Mean shift LSH (DNNMS LSH) - Spark-clustering-notebook/coliseum GitHub Wiki

Distributed Nearest Neighbours Mean Shift with Locality Sensitive Hashing DNNMS-LSH

This algorithm was created during an internship at Computer Science Laboratory (Laboratoire d'Informatique de Paris Nord, LIPN) at the University of Paris 13, with Lebbah Mustapha, Duong Tarn, Azzag Hanene and Beck Gaël. Its purpose is to provide an efficient distributed implementation to cluster large multivariate multidimensional data sets (Big Data) Nearest neighbor mean shift (NNMS) defines clusters in terms of locally density regions in the data density.

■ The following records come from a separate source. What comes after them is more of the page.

[src/rtl/core/pfsa_pkg.sv]
// pfsa_pkg: shared constants, types and state codes of the page frame stack allocator
// used by every file under rtl/core; has no dependencies
`timescale 1ns / 1ps
`default_nettype none
package pfsa_pkg;

	localparam int STACK_DEPTH = 4096;
	localparam int PAGE_SHIFT = 12;

	localparam int ADDR_W = 32;
	localparam int FRAME_W = ADDR_W - PAGE_SHIFT;
	localparam int RAM_AW = $clog2(STACK_DEPTH);
	localparam int CNT_W = $clog2(STACK_DEPTH + 1);
	localparam int CMP_W = (FRAME_W > CNT_W) ? FRAME_W : CNT_W;
	localparam int OUT_CNT_W = 13;
	localparam int STATUS_W = 2;

	localparam logic KIND_FREE = 1'b0;
	localparam logic KIND_ALLOC = 1'b1;

	localparam logic [STATUS_W-1:0] STATUS_OK = 2'd0;
	localparam logic [STATUS_W-1:0] STATUS_EMPTY = 2'd1;
	localparam logic [STATUS_W-1:0] STATUS_FULL = 2'd2;

	typedef enum logic [2:0] {
		ST_IDLE,
		ST_PREP,
		ST_CLAMP,
		ST_PUSH,
		ST_READ,
		ST_WAIT,
		ST_DONE
	} state_t;

	typedef struct packed {
		logic we;
		logic [RAM_AW-1:0] waddr;
		logic [FRAME_W-1:0] wdata;
		logic re;
		logic [RAM_AW-1:0] raddr;
	} ram_req_t;

endpackage
`default_nettype wire

[src/rtl/core/pfsa_if.sv]
// pfsa_if: valid/ready channel interfaces for commands and responses
// depends on pfsa_pkg for field widths
`timescale 1ns / 1ps
`default_nettype none
interface pfsa_cmd_if;
	logic valid;
	logic ready;
	logic kind;
	logic [pfsa_pkg::ADDR_W-1:0] region_base;
	logic [pfsa_pkg::ADDR_W-1:0] region_len;

	modport source (output valid, output kind, output region_base, output region_len,
		input ready);
	modport sink (input valid, input kind, input region_base, input region_len,
		output ready);
endinterface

The main advantages of NNMS are that it can detect automatically the number of clusters in the data set and detect non-ellipsoidal clusters, in contrast to k-means clustering. Exact nearest neighbors calculations in the standard NNMS prevent from being used on Big Data so we introduce approximate nearest neighbors via Locality Sensitive Hashing (LSH), which are based on random scalar projections of the data. To further improve the scalability, we implement NNMS-LSH in the distributed Spark/Scala ecosystem.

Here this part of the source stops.